## Task goal
Go through the entries below and copy each line that holds the word "Filler".

Records excerpted from a collection
File: src/hdl/ikc_pkg.sv
// Shared types, constants and tap weights of the image kernel convolution block.
// No dependencies; ikc_cell, ikc_row_sum and the top module import it.
`default_nettype none

package ikc_pkg;

    localparam int MAX_WIDTH_DEF   = 1024;
    localparam int KERNEL_SIZE_DEF = 9;

    localparam int PIX_W  = 24;
    localparam int MODE_W = 2;
    localparam int FW_W   = 11;
    localparam int FH_W   = 13;
    localparam int IDX_W  = 2;
    localparam int CFG_W  = 13;
    localparam int SUM_W  = 15;
    localparam int POS_W  = 25;

    localparam logic [FW_W-1:0] WIDTH_RST  = 11'd1024;
    localparam logic [FH_W-1:0] HEIGHT_RST = 13'd768;

    localparam logic [MODE_W-1:0] MODE_NONE    = 2'd0;
    localparam logic [MODE_W-1:0] MODE_MOTION  = 2'd1;
    localparam logic [MODE_W-1:0] MODE_BLUR    = 2'd2;
    localparam logic [MODE_W-1:0] MODE_SHARPEN = 2'd3;

    localparam logic [IDX_W-1:0] REG_MODE   = 2'd0;
    localparam logic [IDX_W-1:0] REG_WIDTH  = 2'd1;
    localparam logic [IDX_W-1:0] REG_HEIGHT = 2'd2;

    // Reciprocal of 13 in 16-bit fraction, rounded up.
    localparam int RECIP_SHIFT = 16;
    localparam int RECIP_BLUR  = ((1 << RECIP_SHIFT) + 12) / 13;

    typedef logic signed [4:0] t_weight;

    function automatic t_weight tap_weight(input logic [MODE_W-1:0] mode,
                                           input int dx, input int dy);
        int      ax;
        int      ay;
        t_weight wt;
        ax = (dx < 0) ? -dx : dx;
        ay = (dy < 0) ? -dy : dy;
        case (mode)
            MODE_MOTION: begin
                wt = (dx == dy) ? 5'sd1 : 5'sd0;
            end
            MODE_BLUR: begin
                wt = (ax + ay <= 2) ? 5'sd1 : 5'sd0;
            end
            MODE_SHARPEN: begin
                if (ax > 2 || ay > 2) wt = 5'sd0;
                else if (ax == 0 && ay == 0) wt = 5'sd8;
                else if (ax <= 1 && ay <= 1) wt = 5'sd2;
                else wt = -5'sd1;
            end
            MODE_NONE: begin
                wt = (dx == 0 && dy == 0) ? 5'sd1 : 5'sd0;
            end
            default: begin
                wt = 5'sd0;
            end
        endcase
        return wt;
    endfunction

endpackage

`default_nettype wire

File: src/hdl/ikc_row_sum.sv
// Weighted sum of one window row, per color channel, registered.
// Depends on ikc_pkg.
`default_nettype none

module ikc_row_sum #(
    parameter int KERNEL_SIZE = ikc_pkg::KERNEL_SIZE_DEF,
    parameter int ROW         = 0
) (
    input  wire logic                             i_clk,
    input  wire logic                             i_en,
    input  wire logic [ikc_pkg::MODE_W-1:0]       i_mode,
    input  wire logic [ikc_pkg::PIX_W-1:0]        i_pix [KERNEL_SIZE],
    input  wire logic [KERNEL_SIZE-1:0]           i_col_ok,
    input  wire logic                             i_row_ok,
    output logic signed [ikc_pkg::SUM_W-1:0]      o_sum [3]
);
    import ikc_pkg::*;

    localparam int HALF = KERNEL_SIZE / 2;

    logic signed [SUM_W-1:0] n_sum [3];
    logic signed [SUM_W-1:0] r_sum [3];

    always_comb begin
        t_weight                 wt;
        logic signed [SUM_W-1:0] chv;
        for (int c = 0; c < 3; c++) begin
            n_sum[c] = '0;
        end
        for (int j = 0; j < KERNEL_SIZE; j++) begin
            wt = tap_weight(i_mode, HALF - j, HALF - ROW);
            for (int c = 0; c < 3; c++) begin
                chv = SUM_W'($signed({1'b0, i_pix[j][PIX_W-1-8*c -: 8]}));
                if (i_row_ok && i_col_ok[j]) begin
                    n_sum[c] = n_sum[c] + SUM_W'(wt) * chv;
                end
            end
        end
    end

    always_ff @(posedge i_clk) begin
        if (i_en) begin
            r_sum <= n_sum;
        end
    end

    assign o_sum = r_sum;

endmodule

`default_nettype wire

File: config.mk
export PLATFORM = sky130hd
export DESIGN_NAME = ikc_row_sum
export DESIGN_NICKNAME = d
export VERILOG_FILES = /design/src/hdl/ikc_pkg.sv /design/src/hdl/ikc_row_sum.sv
export SDC_FILE = /design/constraint.sdc
export NUM_CORES = 1
export LEC_CHECK = 0
export ABC_AREA = 1
export BUFFER_PORTS_ARGS = -buffer_cell sky130_fd_sc_hd__buf_2
export CORE_AREA = 2 2 108 110
export DETAILED_ROUTE_END_ITERATION = 6
export DIE_AREA = 0 0 110 112
export HOLD_SLACK_MARGIN = 0.15
export PLACE_DENSITY = 0.45
export SYNTH_ARGS = -nofsm -noshare
export SYNTH_HDL_FRONTEND = slang
export SYNTH_SLANG_ARGS = --single-unit
File: constraint.sdc
create_clock -name i_clk -period 1.8 [get_ports i_clk]
set_clock_uncertainty 0.05 [all_clocks]
set_input_delay 0.54 -clock i_clk [delete_from_list [all_inputs] [get_ports i_clk]]
set_output_delay 0.54 -clock i_clk [all_outputs]
set_load 0.02 [all_outputs]
==> key figures, run 1 <==
Pwr
  • Peak supply drop: 0.3018 mV
  • Switch Pwr: 0.3737 mW
  • Seq pwr share: 0.475
  • Logic pwr share: 0.169
  • Clock network power share: 0.356
  • Power per cell area: 806.5 mW/mm^2
  • Cell Int Power: around 1.0 mW
  • Switching share of power: 0.2705
  • Leakage power: around 0.64 nW
  • Tot Pwr: 1.381 mW

CTS
  • CTS Sinks: 24
  • Post-CTS Repair Setup Buffers: 0
  • Reg clk slew, reported paths: roughly 0.070 ns
  • CTS tree: yes
  • Htree depth: 1
  • CTS Buf Count: 3
  • CTS max path bufs: 2
  • Post-CTS sizing: 0
  • Hold_buf cts: 0
  • CTS Root Cell: clkbuf_16

Die
  • Die height: 112 um
  • Initial Util: 0.1172
  • Die area: 0.01232 mm^2
  • Die Span X: 110 um
  • I/O pin count: ~280
  • Core area: 0.01117 mm^2
  • Cell Rows: 39

Drt
  • Post-DRT Antenna Nets: 0
  • Vias/cell: roughly 3
  • Number of remaining DRC errors: 0
  • Initial DRC count: 43
  • Drt total wl: 3651 um
  • Avg WL per Cell: 12.25 um
  • DRT Pass-1 Iters: 3
  • Vias: slightly below 900

STA
  • Period Utilization, post-route: 0.7798
  • Finish-stage setup viols: 0
  • Fin Hold WS: around 0.54 ns
  • Worst slew margin: 0.5297
  • Final hold violations: 0
  • Clock period minus worst slack: 1.404 ns
  • Worst-margin pin slew: 0.7054 ns
  • RSZ-0062 raised after global routing: no
  • PnR worst setup slack: 0.3964 ns
  • Slew Limit Fails: 0
  • Setup_tns: 0 ns
  • Fmax: 0.7125 GHz

Synthesis
  • Post-synthesis sequential area ratio: 0.5501
  • Syn avg cell area: around 13 um^2
  • Yosys reg bits: 24
  • Synth unique cells: 10
  • Synth warn: 0
  • Mapped Cells: ~100
  • Synthesized area: about 0.0013 mm^2

Outcome
  • Outcome: complete, no violations

Worst setup path
  • Crit path arrival time: 0.81 ns
  • Crit path largest cell delay: around 0.38 ns
  • Critical-path cell list: buf_2
  • Dominant delay contributor by cell family on the critical path: flip-flops
  • Critical Path Fanout Max: 1
  • Worst EP required: 1.21 ns
  • Setup crit end kind: output port
  • Worst path slowest cell: edfxtp_1
  • WS Path Type: reg2out
  • Buf/Inv on CP: 1
  • Worst Setup Start Kind: flop

Final layout
  • Non-Filler Instances: 298
  • Area Growth Syn to Fin: 30.75%
  • Filler cells: 1236
  • # diodes: 0
  • Most common cell after layout, fill and taps aside: buf_2
  • Max reg flops: 24
  • Design Area, Final: 0.001713 mm^2
  • Commonest cells after routing, fill and taps aside: 53 x buf_2, 24 x edfxtp_1, 21 x conb_1, 20 x nand3_2, 20 x nor2_2
  • Layout cell share with drive strength beyond 1: 0.6387
  • Finished Core Util: 0.1533
  • NumNets Final: 386

Placed design
  • Inst Count DP: 294
  • Hpwl dp: 2784 um
  • Placer Congestion: 0.6438
  • # port buffers: 53
  • DP Area: 0.001634 mm^2
  • Pre-CTS setup slack: between 0.09 and 0.1 ns

Job
  • Max-Cap Viols: 0

Global route
  • Initial antenna violation count: 0
  • Grt total ovfl: 0
  • Vias in the first global route: 887
  • Total GRT Usage: 0.06028
  • Global-route wire length before repair: 5250 um
  • Largest net degree at the start of global routing: 25

Worst hold path
  • Hold crit path type: in2reg
[synthesized netlist by cell type, drive strengths merged]
master / instances / area share
nor2: 24 / 0.11
buf: 27 / 0.17
edfxtp: 24 / 0.55
nand2: 1 / 0.0029
conb: 1 / 0.0029
nand3: 24 / 0.17
inv: 1 / 0.0029
[cell type report]
type                       instances  area, um^2  area share
inverter                           1       3.754    0.002191
clock inverter                     1       3.754    0.002191
tap                              143       178.9      0.1045
multi-input combinational         70       442.9      0.2586
timing repair buffer              56       287.8      0.1680
sequential                        24       720.7      0.4207
clock buffer                       3       75.07     0.04383
[power groups by stage]
| stage | clock [mW] | combinational, mW | sequential [mW] |
|---|---|---|---|
| after floorplan | 0 | 0.135 | 0.714 |
| after global placement | 0 | 0.241 | 0.667 |
| after CTS | 0.517 | 0.240 | 0.657 |
| final | 0.491 | 0.234 | 0.656 |
| after detailed placement | 0 | 0.240 | 0.668 |
| after global routing | 0.526 | 0.254 | 0.659 |
[kinds of logic after synthesis]
kind of cell / synth area share
buf+inv: 0.1691
flops: 0.5501
simple gates: 0.2779
other cells: 0.002863
[final timing paths]
check                       from   endpoint  slack [ns]  depth (start not counted)
worst max-delay path   o_sum[35]  o_sum[35]        0.40                          1
worst min-delay path  i_pix[195]   o_sum[3]        0.54                          3
[layer usage]
metal / GRT usage / vias up / share of wire / wire, um
met1: 0.08187 / 405 / 0.47 / 1713
met2: 0.07975 / 54 / 0.38 / 1401
met4: 0.02532 / 0 / 0.016 / 57
li1: - / 410 / - / -
met5: 0 / - / 0 / 0
met3: 0.02986 / 2 / 0.13 / 478
Note: power is estimated with default switching activity, not from simulation.
==> run 2, diff against run 1 <==
--- a/config.mk
+++ b/config.mk
@@ -7,11 +7,11 @@
 export LEC_CHECK = 0
 export ABC_AREA = 1
 export BUFFER_PORTS_ARGS = -buffer_cell sky130_fd_sc_hd__buf_2
-export CORE_AREA = 2 2 108 110
+export CORE_AREA = 2 2 106 108
 export DETAILED_ROUTE_END_ITERATION = 6
-export DIE_AREA = 0 0 110 112
+export DIE_AREA = 0 0 108 110
 export HOLD_SLACK_MARGIN = 0.15
-export PLACE_DENSITY = 0.45
+export PLACE_DENSITY = 0.47
 export SYNTH_ARGS = -nofsm -noshare
 export SYNTH_HDL_FRONTEND = slang
 export SYNTH_SLANG_ARGS = --single-unit
==> constraint.sdc (replaced) <==
create_clock -name i_clk -period 1.4 [get_ports i_clk]
set_clock_uncertainty 0.05 [all_clocks]
set_input_delay 0.42 -clock i_clk [delete_from_list [all_inputs] [get_ports i_clk]]
set_output_delay 0.42 -clock i_clk [all_outputs]
set_load 0.02 [all_outputs]
==> run 2 against run 1 <==
Net effect: flip-flop and latch count stayed put; clock power is 13% lower; via count is 2.2% higher; sequential share of layout area stayed put; die area is 3.6% lower; sequential power is 28% higher; hold slack worse by 0.13 ns; utilization is 0.68 points higher; final area stayed put; cell count stayed put; global-route usage is 0.74 points higher; first-iteration DRC count is 14% higher; critical endpoint is now o_sum[34].
==> key figures, run 2 (synthesis gave the netlist of run 1 again) <==
Final layout
  • Layout cell share with drive strength beyond 1: 0.6410 (+0.002316)
  • Filler cells: 1219 (-1.4%)
  • NumNets Final: 387 (+0.26%)
  • Design Area, Final: 0.001713 mm^2 (unchanged)
  • Commonest cells after routing, fill and taps aside: 53 x buf_2, 24 x edfxtp_1, 21 x conb_1, 20 x nand3_2, 20 x nor2_2
  • Non-Filler Instances: 298 (unchanged)
  • Max reg flops: 24 (unchanged)
  • Most common cell after layout, fill and taps aside: buf_2
  • Area Growth Syn to Fin: 30.75% (unchanged)

Die
  • Die area: 0.01188 mm^2 (-3.6%)
  • Initial Util: 0.1225 (+0.005224)
  • Core area: 0.01070 mm^2 (-4.3%)
  • Cell Rows: 38 (-2.6%)
  • Die height: 110 um (-1.8%)
  • Die Span X: 108 um (-1.8%)
  • I/O pin count: 275 (unchanged)

Worst setup path
  • Critical Path Fanout Max: 1 (unchanged)
  • Crit path largest cell delay: 0.39 ns (about the same)
  • Crit path arrival time: 0.83 ns (+0.02 ns)
  • Buf/Inv on CP: 1 (unchanged)
  • Dominant delay contributor by cell family on the critical path: flip-flops
  • Worst setup startpoint: o_sum[34]
  • CP endpoint: o_sum[34]
  • Worst EP required: 0.93 ns (-0.28 ns)
  • Critical-path cell list: buf_2
  • Worst Setup Start Kind: flop
  • Worst path slowest cell: edfxtp_1
  • Cell count along the critical path: 1 (unchanged)
  • WS Path Type: reg2out
  • Setup crit end kind: output port

STA
  • Worst-margin pin slew: 0.6784 ns (-0.02701 ns)
  • Clock period minus worst slack: 1.302 ns
  • RSZ-0062 raised after global routing: no
  • Worst slew margin: 0.5477 (+0.01801)
  • PnR worst setup slack: 0.09773 ns (-0.2987 ns)
  • Setup_tns: 0 ns (unchanged)
  • Fmax: 0.7679 GHz
  • Final hold violations: 0 (unchanged)
  • Period Utilization, post-route: 0.9302
  • Finish-stage setup viols: 0 (unchanged)
  • Slew Limit Fails: 0 (unchanged)

CTS
  • Post-CTS Repair Setup Buffers: 0 (unchanged)
  • CTS max path bufs: 2 (unchanged)
  • Hold_buf cts: 0 (unchanged)
  • Htree depth: 1 (unchanged)
  • CTS Sinks: 24 (unchanged)
  • Reg clk slew, reported paths: 0.09 ns (+0.02 ns)
  • CTS Root Cell: clkbuf_8
  • Post-CTS sizing: 0 (unchanged)
  • CTS tree: yes
  • CTS Buf Count: 3 (unchanged)

Pwr
  • Leakage power: 0.6396 nW (about the same)
  • Peak supply drop: 0.2612 mV (-13%)
  • Power per cell area: 924.4 mW/mm^2 (+15%)
  • Tot Pwr: 1.583 mW (+15%)

Global route
  • Global-route wire length before repair: 5623 um (+7.1%)
  • Vias in the first global route: 869 (-2.0%)
  • Grt total ovfl: 0 (unchanged)
  • Total GRT Usage: 0.06771 (+0.007426)
  • Initial antenna violation count: 0 (unchanged)
  • Largest net degree at the start of global routing: 25 (unchanged)

Drt
  • Post-DRT Antenna Nets: 0 (unchanged)
  • Number of remaining DRC errors: 0 (unchanged)
  • Vias: 890 (+2.2%)
  • Avg WL per Cell: 13.12 um (+7.1%)
  • Vias/cell: 2.987 (+2.2%)
  • Drt total wl: 3911 um (+7.1%)
  • DRT Pass-1 Iters: 4 (+1)
  • Initial DRC count: 49 (+14%)

Placed design
  • Inst Count DP: 292 (-0.68%)
  • Pre-CTS setup slack: -0.1248 ns (-0.2188 ns)
  • DP Area: 0.001663 mm^2 (+1.8%)
  • Hpwl dp: 2965 um (+6.5%)
  • # port buffers: 53 (unchanged)
  • Placer Congestion: 0.6444 (about the same)

Job
  • Max-Cap Viols: 0 (unchanged)

Outcome
  • Outcome: complete, no violations

Worst hold path
  • Hold crit path type: in2reg
-- run 2: cell count changes in the layout (fill, tap and decap cells not counted), sizes merged --
cell,previous run,this run
diode,0,2
buf,56,57
-- run 2: how the worst min path moves through the flow --
stage                    start   endpoint  cells past startpoint
CTS                 i_pix[212]  o_sum[34]                      3
finish              i_pix[213]  o_sum[35]                      3
global placement    i_pix[200]  o_sum[15]                      3
floorplan                 i_en   o_sum[0]                      0
detailed placement  i_pix[196]   o_sum[4]                      3
global route        i_pix[197]   o_sum[5]                      3
-- run 2: stage by stage --
stage	hold slack (ns)	utilization
6_report	0.4110	0.1601
5_1_grt	0.4101	0.1596
4_1_cts	0.4007	0.1596
3_5_place_dp	0.6928	0.1554
3_3_place_gp	0.6840	0.1554
2_1_floorplan	0.4825	-
-- run 2: cell type report --
| class | instances | area (um^2) | area share |
|---|---|---|---|
| Clock inverter | 1 | 3.754 | 0.002191 |
| Multi-Input combinational cell | 70 | 442.9 | 0.2586 |
| Inverter | 1 | 3.754 | 0.002191 |
| Antenna cell | 2 | 5.005 | 0.002922 |
| Timing Repair Buffer | 57 | 320.3 | 0.1870 |
| Sequential cell | 24 | 720.7 | 0.4207 |
| Tap cell | 140 | 175.2 | 0.1023 |
| Clock buffer | 3 | 41.29 | 0.02411 |
-- run 2: where the power goes --
part           internal, mW  switching, mW
sequential            0.832         0.0106
combinational        0.0906          0.222
clock                 0.196          0.232
-- run 2: layer usage --
metal | global-route usage | vias up | wire length, um
met5 | 0 | - | 0
met3 | 0.02175 | 2 | 384
met4 | 0.03022 | 0 | 59
met2 | 0.08221 | 55 | 1369
li1 | - | 415 | -
met1 | 0.1044 | 418 | 2098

## Answer box
  • Non-Filler Instances: 298
  • Filler cells: 1236
  • Filler cells: 1219 (-1.4%)
  • Non-Filler Instances: 298 (unchanged)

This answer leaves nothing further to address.